New LA law makes sex offenders wear scarlet letter

Posted in at 9:55 by RjZ

Louisiana law requires sex offenders to wear t-shirts with a scarlet letter . That could be the headline anyway. Doesn’t it strike you as a bit extreme that in addition to knocking on your neighbor’s doors to let them know you are a convicted sex offender, now, Louisiana wants to make sure you put that in your Facebook status? If, for example, a gentlemen was caught urinating in public–this is a sex offense in many states, he’d be on the list, have to let everyone in his neighborhood know, and now, everyone in his social network, too. Don’t worry: Facebook has no problem with this. They say they don’t allow sex offenders to have profiles in the first place.

I get the comparison, and even the motivation, but this step may actually show just why this law goes to far in the first place.


  1. LauraLA said,

    July 3, 2012 at 13:07

    I believe the intent of this law, like many laws, is primarily to protect children. These days parents are often too busy working or otherwise occupied to take care of their offspring and want the government to insure the well being of their progeny. Their motivation is understandable but have they thought the “knocking on the door” thing through? Thier children are often home alone. Do they really want a sex offender walking through the neighborhood knocking on doors noting which child readily opens the door to a stranger?

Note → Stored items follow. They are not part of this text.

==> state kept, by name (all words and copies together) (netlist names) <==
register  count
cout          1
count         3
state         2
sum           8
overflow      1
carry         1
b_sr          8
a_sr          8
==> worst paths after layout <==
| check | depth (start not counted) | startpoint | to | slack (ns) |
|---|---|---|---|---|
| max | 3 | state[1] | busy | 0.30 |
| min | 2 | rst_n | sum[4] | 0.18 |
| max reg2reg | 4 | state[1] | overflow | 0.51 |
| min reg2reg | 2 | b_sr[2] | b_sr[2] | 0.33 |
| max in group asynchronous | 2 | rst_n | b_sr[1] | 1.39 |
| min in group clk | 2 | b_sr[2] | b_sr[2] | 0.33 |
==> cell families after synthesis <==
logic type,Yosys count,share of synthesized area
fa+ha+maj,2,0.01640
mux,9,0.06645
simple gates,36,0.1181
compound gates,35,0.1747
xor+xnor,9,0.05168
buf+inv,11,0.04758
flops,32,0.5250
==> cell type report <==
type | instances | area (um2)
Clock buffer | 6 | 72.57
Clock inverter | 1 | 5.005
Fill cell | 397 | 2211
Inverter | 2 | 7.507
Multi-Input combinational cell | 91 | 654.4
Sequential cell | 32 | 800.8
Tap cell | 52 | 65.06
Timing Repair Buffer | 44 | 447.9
### src/rtl/cd_sector_sequencer.sv
// cd_sector_sequencer
//   Frames the raw 16-bit CD word stream into 2352-byte sectors. It hunts for the
//   12-byte sync pattern, locks onto it, and captures the 4-byte header. Header and
//   data words go into a small show-ahead FIFO. The FIFO paces SH-1 DMA channel 0
//   through a DREQ/RD handshake.
// Ports
//   CLK, RST_N      clock, asynchronous active-low reset
//   EN              transfer enable; low flushes the FIFO and blocks pushes
//   WORD_VLD/WORD_D stream word strobe/data ([7:0] is the earlier byte on disc)
//   RD              pop strobe from the DMA side
//   DOUT            FIFO head word (0 when empty)
//   DREQ            DMA request (registered)
//   LEVEL           FIFO occupancy
//   SYNCED          high while framing data words
//   HDR/HDR_VLD     last captured header {word6, word7} / one-cycle update pulse
//   SECTOR_END      one-cycle pulse after the last word of a sector
//   OVERRUN/CLR_OVR sticky drop flag / its clear strobe
module cd_sector_sequencer #(
    parameter int SECTOR_WORDS = 1176,
    parameter int FIFO_DEPTH   = 16,
    parameter int DREQ_THRESH  = 8,
    localparam int AW = $clog2(FIFO_DEPTH),
    localparam int LW = AW + 1
) (
    input  logic          CLK,
    input  logic          RST_N,
    input  logic          EN,
    input  logic          WORD_VLD,
    input  logic [15:0]   WORD_D,
    input  logic          RD,
    output logic [15:0]   DOUT,
    output logic          DREQ,
    output logic [LW-1:0] LEVEL,
    output logic          SYNCED,
    output logic [31:0]   HDR,
    output logic          HDR_VLD,
    output logic          SECTOR_END,
    output logic          OVERRUN,
    input  logic          CLR_OVR
);
    typedef enum logic {HUNT, DATA} state_t;

    state_t        state, state_n;
    logic [10:0]   cnt, cnt_n;
    logic          data_word, hdr_hi_ld, hdr_lo_ld, last_word;
    logic [15:0]   mem [FIFO_DEPTH];
    logic [AW-1:0] wptr, rptr;
    logic          tail;
    logic          empty, full, push_req, do_push, do_pop, drop;

    // Sync pattern: FF00, FFFF x4, 00FF
    function automatic logic [15:0] sync_word(input logic [10:0] idx);
        case (idx)
            11'd0:   sync_word = 16'hFF00;
            11'd5:   sync_word = 16'h00FF;
            default: sync_word = 16'hFFFF;
        endcase
    endfunction

    always_ff @(posedge CLK or negedge RST_N) begin
        if (!RST_N) begin
            state <= HUNT;
            cnt   <= '0;
        end else begin
            state <= state_n;
            cnt   <= cnt_n;
        end
    end

    always_comb begin
        state_n   = state;
        cnt_n     = cnt;
        data_word = 1'b0;
        hdr_hi_ld = 1'b0;
        hdr_lo_ld = 1'b0;
        last_word = 1'b0;
        if (WORD_VLD) begin
            case (state)
                HUNT: begin
                    if (WORD_D == sync_word(cnt)) begin
                        if (cnt == 11'd5) begin
                            state_n = DATA;
                            cnt_n   = 11'd6;
                        end else begin
                            cnt_n = cnt + 11'd1;
                        end
                    end else begin
                        // A stray FF00 may itself be the start of a real sync.
                        cnt_n = (WORD_D == 16'hFF00) ? 11'd1 : 11'd0;
                    end
                end
                DATA: begin
                    data_word = 1'b1;
                    hdr_hi_ld = (cnt == 11'd6);
                    hdr_lo_ld = (cnt == 11'd7);
                    if (cnt == 11'(SECTOR_WORDS - 1)) begin
                        last_word = 1'b1;
                        state_n   = HUNT;
                        cnt_n     = '0;
                    end else begin
                        cnt_n = cnt + 11'd1;
                    end
                end
                default: begin
                    state_n = HUNT;
                    cnt_n   = '0;
                end
            endcase
        end
    end

    assign SYNCED   = (state == DATA);
    assign empty    = (LEVEL == '0);
    assign full     = (LEVEL == LW'(FIFO_DEPTH));
    assign push_req = data_word & EN;
    assign do_pop   = RD & EN & ~empty;
    // A simultaneous pop frees the head slot, so a full FIFO can still accept.
    assign do_push  = push_req & (~full | do_pop);
    assign drop     = push_req & full & ~do_pop;
    assign DOUT     = empty ? 16'h0000 : mem[rptr];

    always_ff @(posedge CLK) begin
        if (do_push) mem[wptr] <= WORD_D;
    end

    always_ff @(posedge CLK or negedge RST_N) begin
        if (!RST_N) begin
            wptr  <= '0;
            rptr  <= '0;
            LEVEL <= '0;
        end else if (!EN) begin
            wptr  <= '0;
            rptr  <= '0;
            LEVEL <= '0;
        end else begin
            if (do_push) wptr <= wptr + AW'(1);
            if (do_pop)  rptr <= rptr + AW'(1);
            case ({do_push, do_pop})
                2'b10:   LEVEL <= LEVEL + LW'(1);
                2'b01:   LEVEL <= LEVEL - LW'(1);
                default: LEVEL <= LEVEL;
            endcase
        end
    end

    always_ff @(posedge CLK or negedge RST_N) begin
        if (!RST_N) begin
            HDR        <= '0;
            HDR_VLD    <= 1'b0;
            SECTOR_END <= 1'b0;
            OVERRUN    <= 1'b0;
            tail       <= 1'b0;
            DREQ       <= 1'b0;
        end else begin
            if (hdr_hi_ld) HDR[31:16] <= WORD_D;
            if (hdr_lo_ld) HDR[15:0]  <= WORD_D;
            HDR_VLD    <= hdr_lo_ld;
            SECTOR_END <= last_word;
            if (drop)         OVERRUN <= 1'b1;
            else if (CLR_OVR) OVERRUN <= 1'b0;
            // The tail flag lets a short remainder below threshold still drain.
            if (last_word)  tail <= 1'b1;
            else if (empty) tail <= 1'b0;
            DREQ <= EN & ((LEVEL >= LW'(DREQ_THRESH)) | (~empty & tail));
        end
    end
endmodule

### config.mk
export PLATFORM = sky130hd
export DESIGN_NAME = cd_sector_sequencer
export DESIGN_NICKNAME = d
export VERILOG_FILES = /design/src/rtl/cd_sector_sequencer.sv
export SDC_FILE = /design/constraint.sdc
export NUM_CORES = 1
export LEC_CHECK = 0
export BUFFER_PORTS_ARGS = -buffer_cell sky130_fd_sc_hd__buf_2
export CELL_PAD_IN_SITES_DETAIL_PLACEMENT = 1
export CELL_PAD_IN_SITES_GLOBAL_PLACEMENT = 1
export CORE_MARGIN = 2
export CORE_UTILIZATION = 56
export CTS_BUF_LIST = sky130_fd_sc_hd__clkbuf_4 sky130_fd_sc_hd__clkbuf_8 sky130_fd_sc_hd__clkbuf_16
export CTS_CLUSTER_DIAMETER = 50
export DETAILED_ROUTE_END_ITERATION = 6
export PLACE_DENSITY_LB_ADDON = 0.1
export RECOVER_POWER = 25
export SLEW_MARGIN = 20
export SYNTH_ARGS = -nofsm -noshare
export SYNTH_HDL_FRONTEND = slang
export SYNTH_SLANG_ARGS = --single-unit
### constraint.sdc
create_clock -name CLK -period 8.4 [get_ports CLK]
set_input_delay 0.42 -clock CLK [delete_from_list [all_inputs] [get_ports CLK]]
set_output_delay 0.42 -clock CLK [all_outputs]
set_load 0.01 [all_outputs]
Word level (Yosys, flattened, before mapping) --
Memory sizes are Yosys's and may differ from the RTL's. Index checks and enable logic that the tools add are counted. W data, S select, Z words.
Cells by class: reduce and logical (&&, ||, !) cells 4, equal/unequal tests 12, order comparisons 1, mux-type cells 34, add/subtract/negate cells 5, bitwise operators 14
Operators by type and width (count):
- $mux W16 | 3
- $eq A11 B3 Y1 const B | 3
- $mux W11 | 3
- $pmux W16 S2 | 1
- $pmux W11 S2 | 1
- $mux W1 | 19
- $eq A16 B16 Y1 | 1
- $eq A16 B16 Y1 const B | 1
- $mux W4 | 4
- $add A11 B1 Y11 const B | 1
- $eq A11 B11 Y1 const B | 1
- $logic_not A11 Y1 | 1
- $pmux W5 S2 | 1
- $add A4 B1 Y4 const B | 2
- $and A1 B1 Y1 | 8
- $add A5 B1 Y5 const B | 1
- $eq A5 B5 Y1 const B | 1
- $ge A5 B4 Y1 const B | 1
- $logic_not A5 Y1 | 1
- $mux W5 | 1
- $sub A5 B1 Y5 const B | 1
- $ne A2 B1 Y1 const B | 2
- $not A1 Y1 | 4
- $reduce_bool A2 Y1 | 2
- 5 further kinds | 6
Storage, ports and cells: bits in writable memories 256, logic and storage cells 83, output and inout port bits 58, bits in registers 62, memories 1, input bits 22
Memories:
- mem | depth 16, width 16, rd ports 1, clocked after memory_dff 0, wr ports 1, RTL line 46 | logic [15:0] mem [FIFO_DEPTH];

Logic depth before layout (Yosys ltp) --
word-level depth 8, gate-level depth with buffers 9, mapped depth without buffers 8

Worst setup path after synthesis --
OpenSTA, ideal clock, no wires.
kind register to register, start register LEVEL[1], end memory mem[4][0], enable pin, setup time 409 ps, clock period less this slack 2990 ps, buffers on the path 1, required time 7991 ps, slack 5410 ps, arrival time 2581 ps, cell stages (with the launch flop) 6, path through dfrtp_1 clkbuf_1 nor3_1 a31oi_1 nand2_1 nor3_1
Between the ends: cells in the longest elaborated chain, start to end 7, elaborated cells between the ends (all ways) 9, those cells by class eq/ne: 1; mux: 2; bitwise: 5; reduce/logical: 1
RTL lines:
- start, declared | RTL line 33 | output logic [LW-1:0] LEVEL,
- start signal, assigned | RTL line 139 | 2'b10: LEVEL <= LEVEL + LW'(1);
- start signal, assigned | RTL line 140 | 2'b01: LEVEL <= LEVEL - LW'(1);
- $logic_not A5 Y1 | RTL line 113 | assign empty = (LEVEL == '0);
- $not A1 Y1 | RTL line 116 | assign do_pop = RD & EN & ~empty;
- $and A1 B1 Y1 | RTL line 116
- $or A1 B1 Y1 (*) | RTL line 118 | assign do_push = push_req & (~full | do_pop);
- $and A1 B1 Y1 (*) | RTL line 118
- $mux W1 (*) | RTL line 123 | if (do_push) mem[wptr] <= WORD_D;
- $mux W1 (not written as such) (*) | RTL line 123
- end, declared | RTL line 46
Mark *: on every way between the ends. The rest lies on a longest branch, timed or not.

Final worst setup path --
start register rptr[0], end output DOUT[15]
Between the ends: cells in the longest elaborated chain, start to end 2
RTL lines:
- start, declared | RTL line 47 | logic [AW-1:0] wptr, rptr;
- start signal, assigned | RTL line 137 | if (do_pop) rptr <= rptr + AW'(1);
- $mem_v2 Z16 W16
- $mux W16 | RTL line 120 | assign DOUT = empty ? 16'h0000 : mem[rptr];
- end, declared | RTL line 31 | output logic [15:0] DOUT,
Every way passes these cells.

==> run metrics <==
overall global routing resource usage=0.286; cell taking the most area after synthesis=sky130_fd_sc_hd__edfxtp_1; first-pass GRT wire length=51.0 mm; post-route core utilization=0.654; dominant synthesized flop cell=sky130_fd_sc_hd__edfxtp_1; cell with the biggest individual delay on the critical path=sky130_fd_sc_hd__dfrtp_4; hold-fix buffer count after cts=0; cell area after placement=13700 um^2; Worst path max stage delay=0.90 ns; clk slew on worst S/H paths=0.06 ns; upper clock frequency limit=259 MHz; worst slew pin tran=1.14 ns; worst-path maximum fanout=63; total number of H-tree levels=2; Std-Cell Rows=55; kind of path behind the tightest hold check=input pin to asynchronous set/reset pin; number of setup buffers added after CTS=0; Yosys reg bits=318; hold violation count in the final report=0; mux share of post-synthesis cell area=0.136; cell type group with the largest total delay on the critical path=buffers and inverters; Clk Tree Root Cell=sky130_fd_sc_hd__clkbuf_16; total count of max-transition violations in the final report=0; layout overhead on the synthesized area=14.4%; half-perimeter wire length of the detailed placement result=19.5 mm; Post-Syn Nets=800; data required time of the worst path=7.98 ns; post-placement worst setup slack=4.76 ns; number of routed nets with antenna violations=0; # diodes=0; pin count of the biggest net entering global routing=64; core region area=22700 um^2; sequential area share after synthesis=0.712; Worst Path Class, Setup=flop to output port; least setup slack across all paths after layout=4.54 ns; static leakage=5.20 nW; WL per Instance=28.8 um; die boundary height=156 um; start point of the critical path=rptr[0]; count of flip-flops with a built-in enable after synthesis=256; Buf+Inv Stages, Crit Path=2; number of DRC markers in iteration 0=572; average cell area after synthesis=16.9 um^2; routed wire length=33.7 mm; Remaining DRCs=0; final worst clock skew=0.0159 ns; final worst path period need=3.86 ns; antenna violations before repair=0; die width=156 um; placed cell count=1107; post-synthesis instance total=767; placer's final routability congestion estimate=0.822; remaining max-slew budget at the tightest pin=0.238; top cells by area in the synthesized netlist=sky130_fd_sc_hd__edfxtp_1 (59%), sky130_fd_sc_hd__dfrtp_1 (12%), sky130_fd_sc_hd__mux4_2 (5.6%), sky130_fd_sc_hd__mux2i_1 (5.2%), sky130_fd_sc_hd__mux2_2 (2.8%); die area=24400 um^2; routed vias=7635; effective utilization at floorplan=0.571; count of final setup violators=0; combinational family with the most area after synthesis=multiplexers; number of I/O port buffers=79; total congestion overflow after global routing=0; basic-gate share of the synthesized area counting and, or, nand and nor cells=0.0500; Async SR Flop Fraction=0.195; unrepaired setup endpoints after global routing=no; post-synthesis share of cell area spent on xor and xnor gates=0.0108; worst reg2reg path startpoint=SYNCED; ordered cell list for the critical path=buf_6, mux2i_1, o221ai_1, o32a_1, nand2_1, a21oi_1, buf_2; run status=complete, no violations; io pins=80; CTS buffer count=34; fraction of final layout cells sized beyond drive strength 1=0.257; fraction of the mapped netlist area in compound gates=0.0642; NumNets Final=892; crit end category=output port; Total Power Consumption=3.28 mW; per-cell via count in the routed design=6.54; post-cts resize count=0; startpoint class of the critical path=flop; Synth Warn #=0; Worst Hold Margin=0.103 ns; count of distinct cell types in the synthesized netlist=54; Design Area, Final=14800 um^2; post-synthesis share of cell area spent on full adders, half adders and majority gates=0.0106; clock tree from TritonCTS=done; final non-filler cell total=1168; maximum vdd ir drop=0.000137 V; worst path arrival time=3.44 ns; setup TNS=0 ns; top cell type's share of synthesized area=0.593; Max Cap Violations=0; clk sink count=318; filler cell count in the final layout=1994; power per cell area=221 nW/um^2; vias in the first global route=8401; clock latency reported for the late side of the worst-skew pair=0.51 ns; Final Cycle Share=0.459; CTS Buffer Depth=3; Post-Synthesis Cell Area=13000 um^2; Pre-Repair DR Iteration Count=5
-- cells by family after synthesis --
| logic type | after synthesis |
|---|---|
| AOI/OAI and AO/OA | 113 |
| xor gates and xnor gates | 16 |
| adders and majority gates | 11 |
| buffers and inverters | 51 |
| DFF | 318 |
| muxes | 132 |
| and+or+nand+nor | 126 |
-- final timing paths --
path	end	slack [ns]	cells after the start
max	DOUT[15]	4.54	7
min	cnt[6]	0.10	2
max reg2reg	mem[3][14]	5.46	5
min reg2reg	HDR[6]	0.50	1
max in group asynchronous	rptr[0]	7.71	2
min in group CLK	OVERRUN	0.12	2
-- cells in the mapped netlist (all sizes together) (3+ instances only) --
cell / count
nor3: 9
nand2: 33
clkbuf: 24
mux4: 32
dfrtp: 62
nor4: 3
or4: 3
o21ai: 22
and2: 13
mux2: 32
o22ai: 17
inv: 13
buf: 14
or3: 5
edfxtp: 256
mux2i: 68
nor2: 26
o221ai: 16
a21oi: 20
nand2b: 3
ha: 11
nand4: 10
xor2: 7
o32a: 16
nand3: 13
xnor2: 9
-- layout by cell type (no fill, tap or decap), types with 4 or more instances in the layout --
cell type,Yosys,layout
sky130_fd_sc_hd__nand2_1,33,33
sky130_fd_sc_hd__dfrtp_1,62,61
sky130_fd_sc_hd__nand3_1,13,13
sky130_fd_sc_hd__o32a_1,16,16
sky130_fd_sc_hd__o221ai_1,16,16
sky130_fd_sc_hd__edfxtp_1,256,256
sky130_fd_sc_hd__clkinv_1,0,4
sky130_fd_sc_hd__nand4_1,10,10
sky130_fd_sc_hd__buf_4,1,13
sky130_fd_sc_hd__buf_2,7,67
sky130_fd_sc_hd__xor2_1,7,7
sky130_fd_sc_hd__bufinv_16,0,4
sky130_fd_sc_hd__mux4_2,32,32
sky130_fd_sc_hd__a21oi_1,18,18
sky130_fd_sc_hd__and2_2,0,7
sky130_fd_sc_hd__and2_1,13,6
sky130_fd_sc_hd__o21ai_0,22,22
sky130_fd_sc_hd__nor2_1,26,26
sky130_fd_sc_hd__nor3_1,9,5
sky130_fd_sc_hd__inv_1,13,13
sky130_fd_sc_hd__or3_1,4,4
sky130_fd_sc_hd__mux2i_1,68,68
sky130_fd_sc_hd__mux2_2,32,32
sky130_fd_sc_hd__clkbuf_16,0,35
sky130_fd_sc_hd__clkinv_2,0,5
sky130_fd_sc_hd__xnor2_1,9,9
sky130_fd_sc_hd__clkbuf_4,0,7
sky130_fd_sc_hd__nor3_2,0,4
sky130_fd_sc_hd__clkbuf_1,24,12
sky130_fd_sc_hd__o22ai_1,17,17
sky130_fd_sc_hd__ha_1,11,11
-- sequential cells by signal (all words and copies together) (netlist names) --
| name | flops |
|---|---|
| mem | 256 |
| HDR | 32 |
| LEVEL | 5 |
| OVERRUN | 1 |
| cnt | 11 |
| wptr | 4 |
| rptr | 4 |
| SECTOR_END | 1 |
| DREQ | 1 |
| tail | 1 |
| HDR_VLD | 1 |
| SYNCED | 1 |
-- power by group --
group          leakage (nW)  internal [mW]  switching [mW]
clock                 0.565          0.927           0.603
combinational          1.48        0.00598          0.0390
sequential             3.16           1.70        0.000411
-- worst register-to-register path: stages, from the launching register on --
cell	delay, ns
sky130_fd_sc_hd__dfrtp_1	0.63
sky130_fd_sc_hd__nand3_1	0.18
sky130_fd_sc_hd__a31oi_1	0.65
sky130_fd_sc_hd__nor3b_1	0.40
sky130_fd_sc_hd__and2_1	0.55
sky130_fd_sc_hd__buf_8	0.24
-- area by class of cell --
class / instances / area (um^2) / share of cell area
sequential: 318 / 9240 / 0.623
multi-input combinational: 398 / 3550 / 0.239
clock buffer: 44 / 956 / 0.0644
timing repair buffer: 94 / 504 / 0.0340
tap: 285 / 357 / 0.0240
clock inverter: 16 / 184 / 0.0124
inverter: 13 / 48.8 / 0.00329
-- metal layers --
| metal | track usage | part of all wire |
|---|---|---|
| met5 | 0 | 0 |
| met4 | 0.112 | 0.037 |
| met3 | 0.0408 | 0.060 |
| met2 | 0.485 | 0.50 |
| met1 | 0.376 | 0.40 |
No activity file was read; power rests on OpenSTA's default activity.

    For certain types of offenders the Facebook law isn’t inappropriate if the intent of the law is to protect children. For one thing, no one has to have a Facebook page and apparently that is often a gateway to contact for sexual predators. While on the topic it would be convenient if all a person’s anti social tendencies were listed on their Facebook profile: crack addict, arsonist, shop lifter, etc. but even if such “Big Brother” type legislation were passed it would essentially be a waste of ink as it is probably very easy to open a Facebook account under a fake name. In addition who would monitor all those pages?

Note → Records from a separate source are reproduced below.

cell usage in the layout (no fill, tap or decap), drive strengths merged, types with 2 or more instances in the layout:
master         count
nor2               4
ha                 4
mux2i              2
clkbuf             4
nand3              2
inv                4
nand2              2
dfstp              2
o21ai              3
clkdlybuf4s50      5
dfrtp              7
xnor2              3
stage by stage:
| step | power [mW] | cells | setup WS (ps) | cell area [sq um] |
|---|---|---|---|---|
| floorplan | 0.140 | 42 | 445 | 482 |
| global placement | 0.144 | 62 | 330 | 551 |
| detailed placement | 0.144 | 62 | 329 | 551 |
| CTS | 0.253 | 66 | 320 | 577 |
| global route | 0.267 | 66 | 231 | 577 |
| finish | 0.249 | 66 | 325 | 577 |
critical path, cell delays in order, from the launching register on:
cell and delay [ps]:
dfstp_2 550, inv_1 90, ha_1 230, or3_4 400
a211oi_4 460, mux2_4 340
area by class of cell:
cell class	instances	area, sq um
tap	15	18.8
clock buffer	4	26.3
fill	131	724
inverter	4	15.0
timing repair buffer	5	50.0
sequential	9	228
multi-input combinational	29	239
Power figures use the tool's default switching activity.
===== src/rtl/eb_fifo_rd_stage.sv =====
// FIFO read-side stage: credit-based read issue into a 2-slot landing buffer that hides RAM latency.
module eb_fifo_rd_stage
    import eb_pkg::*;
#(
    parameter int WIDTH = 32
) (
    input  logic             clk,
    input  logic             reset_n,
    input  logic             t_0_req,
    output logic             t_0_ack,
    input  logic [WIDTH-1:0] ram_rdata,
    output logic             i_0_req,
    output logic [WIDTH-1:0] i_0_data,
    input  logic             i_0_ack
);

    occ_t occ;
    occ_t credit_used;
    logic infl;
    logic issue;
    logic pop;

    assign pop         = i_0_req && i_0_ack;
    assign credit_used = occ + occ_t'(infl);

    // A full buffer may still accept a read when a pop frees a slot in the same cycle.
    assign t_0_ack = (credit_used < occ_t'(EB_RD_DEPTH)) ||
                     ((credit_used == occ_t'(EB_RD_DEPTH)) && pop);
    assign issue   = t_0_req && t_0_ack;

    always_ff @(posedge clk) begin
        if (!reset_n) begin
            infl <= 1'b0;
        end else begin
            infl <= issue;
        end
    end

    eb_buf2 #(
        .WIDTH (WIDTH)
    ) u_buf (
        .clk     (clk),
        .reset_n (reset_n),
        .wr_en   (infl),
        .wr_data (ram_rdata),
        .rd_en   (pop),
        .occ     (occ),
        .rd_data (i_0_data)
    );

    assign i_0_req = (occ != 2'd0);

endmodule

===== config.mk =====
export PLATFORM = sky130hd
export DESIGN_NAME = eb_fifo_rd_stage
export DESIGN_NICKNAME = d
export VERILOG_FILES = /design/src/rtl/eb_pkg.sv /design/src/rtl/eb_buf2.sv /design/src/rtl/eb_fifo_rd_stage.sv
export SDC_FILE = /design/constraint.sdc
export NUM_CORES = 1
export LEC_CHECK = 0
export ABC_AREA = 1
export BUFFER_PORTS_ARGS = -buffer_cell sky130_fd_sc_hd__buf_2
export CAP_MARGIN = 20
export CORE_ASPECT_RATIO = 1.75
export CORE_UTILIZATION = 45
export DETAILED_ROUTE_END_ITERATION = 8
export PLACE_DENSITY_LB_ADDON = 0.15
export SYNTH_ARGS = -nofsm -noshare
export SYNTH_HDL_FRONTEND = slang
export SYNTH_SLANG_ARGS = --single-unit

===== constraint.sdc =====
create_clock -name clk -period 3.9 [get_ports clk]
set_input_delay 0.195 -clock clk [delete_from_list [all_inputs] [get_ports clk]]
set_output_delay 0.195 -clock clk [all_outputs]
set_load 0.005 [all_outputs]
===== config.mk =====
export PLATFORM = sky130hd
export DESIGN_NAME = key_conditioner_flat
export DESIGN_NICKNAME = d
export VERILOG_FILES = /design/src/rtl/key_conditioner_if.sv /design/src/rtl/key_conditioner.sv /design/src/flat_wrapper.sv
export SDC_FILE = /design/constraint.sdc
export NUM_CORES = 1
export LEC_CHECK = 0
export ABC_CLOCK_PERIOD_IN_PS = 2500
export BUFFER_PORTS_ARGS = -buffer_cell sky130_fd_sc_hd__buf_2
export CAP_MARGIN = 25
export CELL_PAD_IN_SITES_DETAIL_PLACEMENT = 0
export CELL_PAD_IN_SITES_GLOBAL_PLACEMENT = 2
export CORE_MARGIN = 2
export CORE_UTILIZATION = 40
export CTS_CLUSTER_DIAMETER = 80
export DETAILED_ROUTE_END_ITERATION = 7
export PLACE_DENSITY_LB_ADDON = 0.1
export SETUP_SLACK_MARGIN = 0.2
export SYNTH_ARGS = -nofsm -noshare
export SYNTH_HDL_FRONTEND = slang
export SYNTH_SLANG_ARGS = --single-unit

===== constraint.sdc =====
create_clock -name clk -period 2.5 [get_ports clk]
set_input_delay 0.375 -clock clk [delete_from_list [all_inputs] [get_ports clk]]
set_output_delay 0.375 -clock clk [all_outputs]
set_load 0.05 [all_outputs]
--- config.mk ---
export PLATFORM = sky130hd
export DESIGN_NAME = adsr_filter_env
export DESIGN_NICKNAME = d
export VERILOG_FILES = /design/src/rtl/adsr_filter_env.sv
export SDC_FILE = /design/constraint.sdc
export NUM_CORES = 1
export LEC_CHECK = 0
export ABC_AREA = 1
export CORE_MARGIN = 2
export CORE_UTILIZATION = 67
export CTS_BUF_LIST = sky130_fd_sc_hd__clkbuf_2
export DETAILED_ROUTE_END_ITERATION = 8
export GPL_ROUTABILITY_DRIVEN = 1
export PLACE_DENSITY = 0.95
export RECOVER_POWER = 100
export REMOVE_ABC_BUFFERS = 1
export SLEW_MARGIN = 30
export SYNTH_ARGS = -nofsm -noshare
export SYNTH_HDL_FRONTEND = slang
export SYNTH_SLANG_ARGS = --single-unit
--- constraint.sdc ---
create_clock -name clk -period 15.4 [get_ports clk]
set_input_delay 4.62 -clock clk [delete_from_list [all_inputs] [get_ports clk]]
set_output_delay 4.62 -clock clk [all_outputs]
set_load 0.05 [all_outputs]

    Before going forward with laws/bills/taxes etc. the people responsible for proposing them should ask themselves “Does this address a real need? Is it enforceable? Can this state/county/country afford to enact this?” If the proposal does not meet these 3 simple critera then they should go back to the drawing board and start again.

  2. RjZ said,

    July 3, 2012 at 13:50

    Welcome new reader LauraLA! You can stay! There’s much to like here in your comment. Just to sum up: sure it sounds like a good idea, but have you really thought about what you’re asking for? read on in my blog and you’ll see (and perhaps sometimes disagree with) my libertarian streak. Here’s one popular tenet: few laws; vigorously enforced. That speaks to your last paragraph. If you can’t even enforce the law, because it’s expensive, impracticable, or unenforceable, then passing the law reduces the credibility of the institution that wrote it. When we citizens regularly flout laws of the land, it is difficult to remember that there are others we should obey (for our own good as well as society’s, say).